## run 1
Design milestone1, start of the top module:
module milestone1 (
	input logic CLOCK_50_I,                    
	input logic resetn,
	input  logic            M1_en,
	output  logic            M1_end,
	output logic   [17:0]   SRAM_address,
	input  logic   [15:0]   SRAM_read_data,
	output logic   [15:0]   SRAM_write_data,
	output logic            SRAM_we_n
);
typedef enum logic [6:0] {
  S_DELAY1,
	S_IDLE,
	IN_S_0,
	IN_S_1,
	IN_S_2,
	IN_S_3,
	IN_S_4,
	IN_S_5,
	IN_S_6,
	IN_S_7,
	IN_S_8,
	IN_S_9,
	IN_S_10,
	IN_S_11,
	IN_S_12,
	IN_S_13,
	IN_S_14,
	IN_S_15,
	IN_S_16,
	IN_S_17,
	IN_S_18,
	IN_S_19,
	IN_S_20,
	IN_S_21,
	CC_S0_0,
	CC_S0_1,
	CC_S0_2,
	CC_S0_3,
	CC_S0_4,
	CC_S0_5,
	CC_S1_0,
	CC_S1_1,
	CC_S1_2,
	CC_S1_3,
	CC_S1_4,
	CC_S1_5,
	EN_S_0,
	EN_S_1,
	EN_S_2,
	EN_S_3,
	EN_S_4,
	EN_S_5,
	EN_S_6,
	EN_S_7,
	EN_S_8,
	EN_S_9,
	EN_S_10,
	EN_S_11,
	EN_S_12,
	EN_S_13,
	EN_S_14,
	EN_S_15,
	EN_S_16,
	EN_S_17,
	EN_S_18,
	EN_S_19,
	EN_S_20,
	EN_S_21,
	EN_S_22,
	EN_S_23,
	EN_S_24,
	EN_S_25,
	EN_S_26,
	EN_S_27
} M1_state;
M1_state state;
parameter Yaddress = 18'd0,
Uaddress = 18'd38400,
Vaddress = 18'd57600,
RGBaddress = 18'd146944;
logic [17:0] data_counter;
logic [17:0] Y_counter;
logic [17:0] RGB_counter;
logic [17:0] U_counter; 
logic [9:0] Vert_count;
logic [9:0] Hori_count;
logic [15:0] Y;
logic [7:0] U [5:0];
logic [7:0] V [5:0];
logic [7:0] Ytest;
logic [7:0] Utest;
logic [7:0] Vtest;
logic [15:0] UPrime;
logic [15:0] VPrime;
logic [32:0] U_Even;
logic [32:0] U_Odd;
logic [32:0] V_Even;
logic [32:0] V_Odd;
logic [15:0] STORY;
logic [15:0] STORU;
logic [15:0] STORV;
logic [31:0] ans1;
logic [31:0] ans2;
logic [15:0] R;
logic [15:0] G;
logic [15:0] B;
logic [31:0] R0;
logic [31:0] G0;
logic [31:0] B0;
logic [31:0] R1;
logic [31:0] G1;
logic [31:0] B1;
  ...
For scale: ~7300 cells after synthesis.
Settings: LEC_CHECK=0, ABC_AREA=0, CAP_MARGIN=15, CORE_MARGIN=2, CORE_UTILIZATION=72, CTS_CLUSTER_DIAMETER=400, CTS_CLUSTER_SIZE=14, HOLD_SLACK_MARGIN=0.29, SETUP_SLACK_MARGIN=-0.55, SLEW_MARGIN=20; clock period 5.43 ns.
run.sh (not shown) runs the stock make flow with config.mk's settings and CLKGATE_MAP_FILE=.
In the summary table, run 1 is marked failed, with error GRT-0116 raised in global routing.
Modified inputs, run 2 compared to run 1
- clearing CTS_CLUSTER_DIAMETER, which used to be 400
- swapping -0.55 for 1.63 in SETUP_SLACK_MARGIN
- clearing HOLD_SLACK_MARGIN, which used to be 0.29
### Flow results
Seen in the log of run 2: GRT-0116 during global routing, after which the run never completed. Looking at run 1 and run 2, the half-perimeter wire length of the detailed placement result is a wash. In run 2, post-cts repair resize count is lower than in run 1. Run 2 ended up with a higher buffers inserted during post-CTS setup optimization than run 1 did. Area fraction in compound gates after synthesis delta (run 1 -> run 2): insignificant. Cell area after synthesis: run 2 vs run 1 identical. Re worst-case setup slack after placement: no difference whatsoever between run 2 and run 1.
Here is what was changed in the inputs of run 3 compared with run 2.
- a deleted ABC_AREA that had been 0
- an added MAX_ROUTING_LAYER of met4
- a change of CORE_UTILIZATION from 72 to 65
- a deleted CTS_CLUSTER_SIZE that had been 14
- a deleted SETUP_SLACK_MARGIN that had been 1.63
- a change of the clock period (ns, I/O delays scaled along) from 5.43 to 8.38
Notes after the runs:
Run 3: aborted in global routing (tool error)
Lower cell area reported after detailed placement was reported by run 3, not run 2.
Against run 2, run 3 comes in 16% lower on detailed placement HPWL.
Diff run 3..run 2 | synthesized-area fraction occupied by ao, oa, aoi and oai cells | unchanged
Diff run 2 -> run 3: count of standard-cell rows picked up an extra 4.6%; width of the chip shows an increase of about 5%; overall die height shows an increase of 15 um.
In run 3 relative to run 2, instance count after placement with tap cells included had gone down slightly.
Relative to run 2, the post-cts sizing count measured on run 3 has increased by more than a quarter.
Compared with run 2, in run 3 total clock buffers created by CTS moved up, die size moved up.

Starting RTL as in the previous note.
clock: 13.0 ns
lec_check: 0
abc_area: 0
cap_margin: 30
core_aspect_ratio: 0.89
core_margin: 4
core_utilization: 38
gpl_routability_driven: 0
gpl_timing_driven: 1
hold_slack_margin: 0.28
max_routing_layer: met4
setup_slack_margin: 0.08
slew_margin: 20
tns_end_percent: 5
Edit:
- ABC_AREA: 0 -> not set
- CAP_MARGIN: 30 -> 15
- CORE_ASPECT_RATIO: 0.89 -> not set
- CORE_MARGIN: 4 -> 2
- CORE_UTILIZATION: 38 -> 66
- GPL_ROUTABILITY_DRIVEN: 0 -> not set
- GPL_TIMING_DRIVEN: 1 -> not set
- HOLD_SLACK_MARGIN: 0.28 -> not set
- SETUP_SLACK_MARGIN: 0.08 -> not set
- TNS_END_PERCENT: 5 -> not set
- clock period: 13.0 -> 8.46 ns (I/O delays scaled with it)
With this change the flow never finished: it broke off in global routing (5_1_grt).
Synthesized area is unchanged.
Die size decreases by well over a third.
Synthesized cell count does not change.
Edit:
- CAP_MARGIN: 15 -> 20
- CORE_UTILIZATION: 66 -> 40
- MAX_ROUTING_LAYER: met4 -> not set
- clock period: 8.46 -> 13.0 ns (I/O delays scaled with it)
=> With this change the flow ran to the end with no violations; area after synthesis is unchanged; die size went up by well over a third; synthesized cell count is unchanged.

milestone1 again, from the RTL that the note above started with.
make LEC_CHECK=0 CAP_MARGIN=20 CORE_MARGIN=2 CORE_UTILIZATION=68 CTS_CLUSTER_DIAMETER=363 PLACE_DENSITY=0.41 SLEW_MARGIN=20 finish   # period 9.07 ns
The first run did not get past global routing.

* * *

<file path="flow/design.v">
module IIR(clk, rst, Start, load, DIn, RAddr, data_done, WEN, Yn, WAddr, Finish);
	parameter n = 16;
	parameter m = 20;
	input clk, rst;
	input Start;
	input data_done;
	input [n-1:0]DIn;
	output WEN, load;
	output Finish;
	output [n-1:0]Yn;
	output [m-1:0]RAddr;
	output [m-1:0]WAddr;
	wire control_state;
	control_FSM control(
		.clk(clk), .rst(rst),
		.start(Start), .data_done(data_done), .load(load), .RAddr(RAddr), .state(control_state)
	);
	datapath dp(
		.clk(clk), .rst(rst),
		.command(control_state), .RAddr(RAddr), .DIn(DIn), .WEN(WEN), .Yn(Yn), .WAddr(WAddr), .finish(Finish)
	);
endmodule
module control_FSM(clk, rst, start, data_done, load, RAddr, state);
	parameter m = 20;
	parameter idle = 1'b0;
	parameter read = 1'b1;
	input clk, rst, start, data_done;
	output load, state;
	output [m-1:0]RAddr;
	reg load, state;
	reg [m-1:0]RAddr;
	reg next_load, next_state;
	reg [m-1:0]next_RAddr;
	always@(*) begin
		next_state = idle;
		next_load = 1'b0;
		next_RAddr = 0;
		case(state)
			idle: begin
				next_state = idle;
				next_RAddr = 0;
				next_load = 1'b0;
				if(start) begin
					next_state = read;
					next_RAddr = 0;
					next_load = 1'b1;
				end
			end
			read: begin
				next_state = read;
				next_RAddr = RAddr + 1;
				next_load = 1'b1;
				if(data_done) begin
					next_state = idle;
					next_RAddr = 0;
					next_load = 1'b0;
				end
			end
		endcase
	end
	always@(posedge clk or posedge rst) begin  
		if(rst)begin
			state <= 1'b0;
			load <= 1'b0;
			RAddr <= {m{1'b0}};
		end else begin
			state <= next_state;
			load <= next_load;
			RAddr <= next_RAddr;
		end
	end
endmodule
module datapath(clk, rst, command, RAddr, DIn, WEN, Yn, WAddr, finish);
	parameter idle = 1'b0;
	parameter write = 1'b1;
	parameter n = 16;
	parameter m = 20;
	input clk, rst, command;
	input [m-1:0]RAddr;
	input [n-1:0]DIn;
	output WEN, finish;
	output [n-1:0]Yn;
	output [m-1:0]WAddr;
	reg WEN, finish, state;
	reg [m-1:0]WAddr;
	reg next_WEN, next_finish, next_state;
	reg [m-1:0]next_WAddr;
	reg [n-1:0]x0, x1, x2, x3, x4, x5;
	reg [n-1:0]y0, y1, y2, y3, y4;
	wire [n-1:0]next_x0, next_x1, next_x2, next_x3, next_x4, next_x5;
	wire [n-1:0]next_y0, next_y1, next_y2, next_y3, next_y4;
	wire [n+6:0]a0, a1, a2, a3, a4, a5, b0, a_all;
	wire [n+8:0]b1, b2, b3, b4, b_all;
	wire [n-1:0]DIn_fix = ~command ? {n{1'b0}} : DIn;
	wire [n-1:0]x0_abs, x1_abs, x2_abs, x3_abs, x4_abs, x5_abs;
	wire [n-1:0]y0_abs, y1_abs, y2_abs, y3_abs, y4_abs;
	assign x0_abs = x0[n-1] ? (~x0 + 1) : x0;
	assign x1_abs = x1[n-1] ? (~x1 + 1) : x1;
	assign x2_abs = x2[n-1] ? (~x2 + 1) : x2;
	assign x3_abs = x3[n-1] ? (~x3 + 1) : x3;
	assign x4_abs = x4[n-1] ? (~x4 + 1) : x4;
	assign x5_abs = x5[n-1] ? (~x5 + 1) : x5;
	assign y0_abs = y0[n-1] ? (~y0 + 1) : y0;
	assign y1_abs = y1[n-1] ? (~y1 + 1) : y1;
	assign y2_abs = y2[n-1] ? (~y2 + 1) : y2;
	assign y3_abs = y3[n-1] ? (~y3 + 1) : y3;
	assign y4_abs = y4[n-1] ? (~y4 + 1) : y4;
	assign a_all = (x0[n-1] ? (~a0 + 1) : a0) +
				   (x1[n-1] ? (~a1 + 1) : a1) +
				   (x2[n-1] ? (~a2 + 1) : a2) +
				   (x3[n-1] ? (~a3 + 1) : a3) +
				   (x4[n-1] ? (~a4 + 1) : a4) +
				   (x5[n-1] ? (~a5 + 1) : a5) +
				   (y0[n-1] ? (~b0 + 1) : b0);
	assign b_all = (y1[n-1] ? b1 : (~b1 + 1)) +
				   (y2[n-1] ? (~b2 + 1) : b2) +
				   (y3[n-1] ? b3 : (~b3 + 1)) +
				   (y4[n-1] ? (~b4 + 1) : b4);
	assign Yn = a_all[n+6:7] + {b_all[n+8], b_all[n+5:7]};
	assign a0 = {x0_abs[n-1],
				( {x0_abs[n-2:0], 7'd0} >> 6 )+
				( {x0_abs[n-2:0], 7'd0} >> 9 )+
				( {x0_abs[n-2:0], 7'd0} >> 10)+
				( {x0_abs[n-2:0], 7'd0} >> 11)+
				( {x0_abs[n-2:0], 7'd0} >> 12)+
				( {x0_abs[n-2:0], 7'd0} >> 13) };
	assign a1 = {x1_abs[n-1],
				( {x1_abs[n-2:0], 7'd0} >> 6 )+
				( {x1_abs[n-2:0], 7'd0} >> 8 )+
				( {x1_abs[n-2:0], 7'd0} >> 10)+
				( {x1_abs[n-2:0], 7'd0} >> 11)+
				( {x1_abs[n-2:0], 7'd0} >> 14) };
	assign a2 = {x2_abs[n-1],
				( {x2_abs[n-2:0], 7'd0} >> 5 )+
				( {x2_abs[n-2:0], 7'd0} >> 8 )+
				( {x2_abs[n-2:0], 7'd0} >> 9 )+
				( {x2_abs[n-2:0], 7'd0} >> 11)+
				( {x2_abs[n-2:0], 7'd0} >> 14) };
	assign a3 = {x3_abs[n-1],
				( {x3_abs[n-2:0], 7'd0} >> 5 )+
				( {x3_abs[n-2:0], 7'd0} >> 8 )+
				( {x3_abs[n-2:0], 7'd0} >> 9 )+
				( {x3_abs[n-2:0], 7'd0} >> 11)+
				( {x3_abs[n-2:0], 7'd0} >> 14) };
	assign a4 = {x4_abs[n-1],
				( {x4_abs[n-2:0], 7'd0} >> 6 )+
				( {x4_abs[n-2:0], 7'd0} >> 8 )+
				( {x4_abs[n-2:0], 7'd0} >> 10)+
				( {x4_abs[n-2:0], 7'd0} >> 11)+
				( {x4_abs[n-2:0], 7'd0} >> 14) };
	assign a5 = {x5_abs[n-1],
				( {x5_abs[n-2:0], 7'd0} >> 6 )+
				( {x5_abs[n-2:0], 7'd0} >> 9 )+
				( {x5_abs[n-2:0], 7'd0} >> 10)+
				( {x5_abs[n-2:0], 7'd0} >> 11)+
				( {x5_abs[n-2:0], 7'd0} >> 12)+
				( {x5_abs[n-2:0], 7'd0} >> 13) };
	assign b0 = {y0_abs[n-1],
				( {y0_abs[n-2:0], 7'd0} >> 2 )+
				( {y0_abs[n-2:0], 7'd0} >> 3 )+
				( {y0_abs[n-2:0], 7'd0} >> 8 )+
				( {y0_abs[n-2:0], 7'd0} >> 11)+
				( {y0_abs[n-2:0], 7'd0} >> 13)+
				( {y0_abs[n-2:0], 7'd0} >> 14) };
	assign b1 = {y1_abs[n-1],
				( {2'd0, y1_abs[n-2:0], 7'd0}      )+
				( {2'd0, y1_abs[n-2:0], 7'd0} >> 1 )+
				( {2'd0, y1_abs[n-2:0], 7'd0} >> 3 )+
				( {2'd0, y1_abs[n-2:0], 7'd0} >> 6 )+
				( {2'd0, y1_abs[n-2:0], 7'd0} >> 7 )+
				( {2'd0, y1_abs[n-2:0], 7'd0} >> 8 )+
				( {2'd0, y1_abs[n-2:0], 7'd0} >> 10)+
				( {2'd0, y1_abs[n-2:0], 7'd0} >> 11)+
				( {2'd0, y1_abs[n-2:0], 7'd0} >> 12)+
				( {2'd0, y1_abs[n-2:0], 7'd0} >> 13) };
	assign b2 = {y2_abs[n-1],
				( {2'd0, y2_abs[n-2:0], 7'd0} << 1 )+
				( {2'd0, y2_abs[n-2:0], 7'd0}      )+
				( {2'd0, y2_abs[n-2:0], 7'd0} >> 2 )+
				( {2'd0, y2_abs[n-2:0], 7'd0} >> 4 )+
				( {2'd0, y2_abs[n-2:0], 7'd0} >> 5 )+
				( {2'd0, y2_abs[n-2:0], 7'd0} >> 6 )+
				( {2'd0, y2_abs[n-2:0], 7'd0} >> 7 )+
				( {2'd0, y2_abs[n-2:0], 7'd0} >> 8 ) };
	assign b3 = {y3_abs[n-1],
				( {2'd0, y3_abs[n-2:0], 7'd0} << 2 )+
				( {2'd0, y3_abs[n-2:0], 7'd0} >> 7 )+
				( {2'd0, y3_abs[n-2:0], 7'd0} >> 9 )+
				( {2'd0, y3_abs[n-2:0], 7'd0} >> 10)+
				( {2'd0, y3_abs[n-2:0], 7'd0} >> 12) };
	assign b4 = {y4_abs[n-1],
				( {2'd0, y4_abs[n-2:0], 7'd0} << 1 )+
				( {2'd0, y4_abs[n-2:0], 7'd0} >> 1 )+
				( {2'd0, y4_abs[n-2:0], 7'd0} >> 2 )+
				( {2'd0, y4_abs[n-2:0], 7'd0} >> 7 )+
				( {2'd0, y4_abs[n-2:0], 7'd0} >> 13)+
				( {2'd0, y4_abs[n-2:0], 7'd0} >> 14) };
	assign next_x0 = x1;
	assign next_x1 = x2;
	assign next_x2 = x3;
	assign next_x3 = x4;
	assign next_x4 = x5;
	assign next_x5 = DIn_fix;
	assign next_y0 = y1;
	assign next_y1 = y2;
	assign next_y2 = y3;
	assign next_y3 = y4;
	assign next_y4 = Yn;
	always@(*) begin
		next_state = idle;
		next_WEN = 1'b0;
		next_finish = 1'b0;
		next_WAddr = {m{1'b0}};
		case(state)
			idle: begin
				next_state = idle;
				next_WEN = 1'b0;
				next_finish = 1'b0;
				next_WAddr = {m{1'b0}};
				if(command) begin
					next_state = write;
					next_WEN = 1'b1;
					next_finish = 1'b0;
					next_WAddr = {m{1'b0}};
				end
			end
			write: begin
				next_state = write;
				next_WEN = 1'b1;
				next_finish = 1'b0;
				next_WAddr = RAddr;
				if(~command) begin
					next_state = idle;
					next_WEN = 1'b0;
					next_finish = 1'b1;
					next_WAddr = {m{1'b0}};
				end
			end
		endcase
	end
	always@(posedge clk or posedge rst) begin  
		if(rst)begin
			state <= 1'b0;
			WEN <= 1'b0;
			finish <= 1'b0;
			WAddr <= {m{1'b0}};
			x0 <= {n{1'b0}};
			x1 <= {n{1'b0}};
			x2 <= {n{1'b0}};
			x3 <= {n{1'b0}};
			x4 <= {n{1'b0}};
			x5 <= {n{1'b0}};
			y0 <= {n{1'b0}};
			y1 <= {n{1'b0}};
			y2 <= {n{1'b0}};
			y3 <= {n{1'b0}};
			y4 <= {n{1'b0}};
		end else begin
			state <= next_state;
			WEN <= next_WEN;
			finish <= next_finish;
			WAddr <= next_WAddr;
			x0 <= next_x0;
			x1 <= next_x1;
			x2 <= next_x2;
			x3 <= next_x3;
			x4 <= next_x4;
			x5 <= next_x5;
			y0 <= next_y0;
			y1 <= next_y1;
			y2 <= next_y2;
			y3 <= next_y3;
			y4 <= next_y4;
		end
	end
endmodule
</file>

- [PROMPT] Check each line above for the string "unchanged" and return those that contain it.

- [RESPONSE AREA]
Diff run 3..run 2 | synthesized-area fraction occupied by ao, oa, aoi and oai cells | unchanged
Synthesized area is unchanged.
=> With this change the flow ran to the end with no violations; area after synthesis is unchanged; die size went up by well over a third; synthesized cell count is unchanged.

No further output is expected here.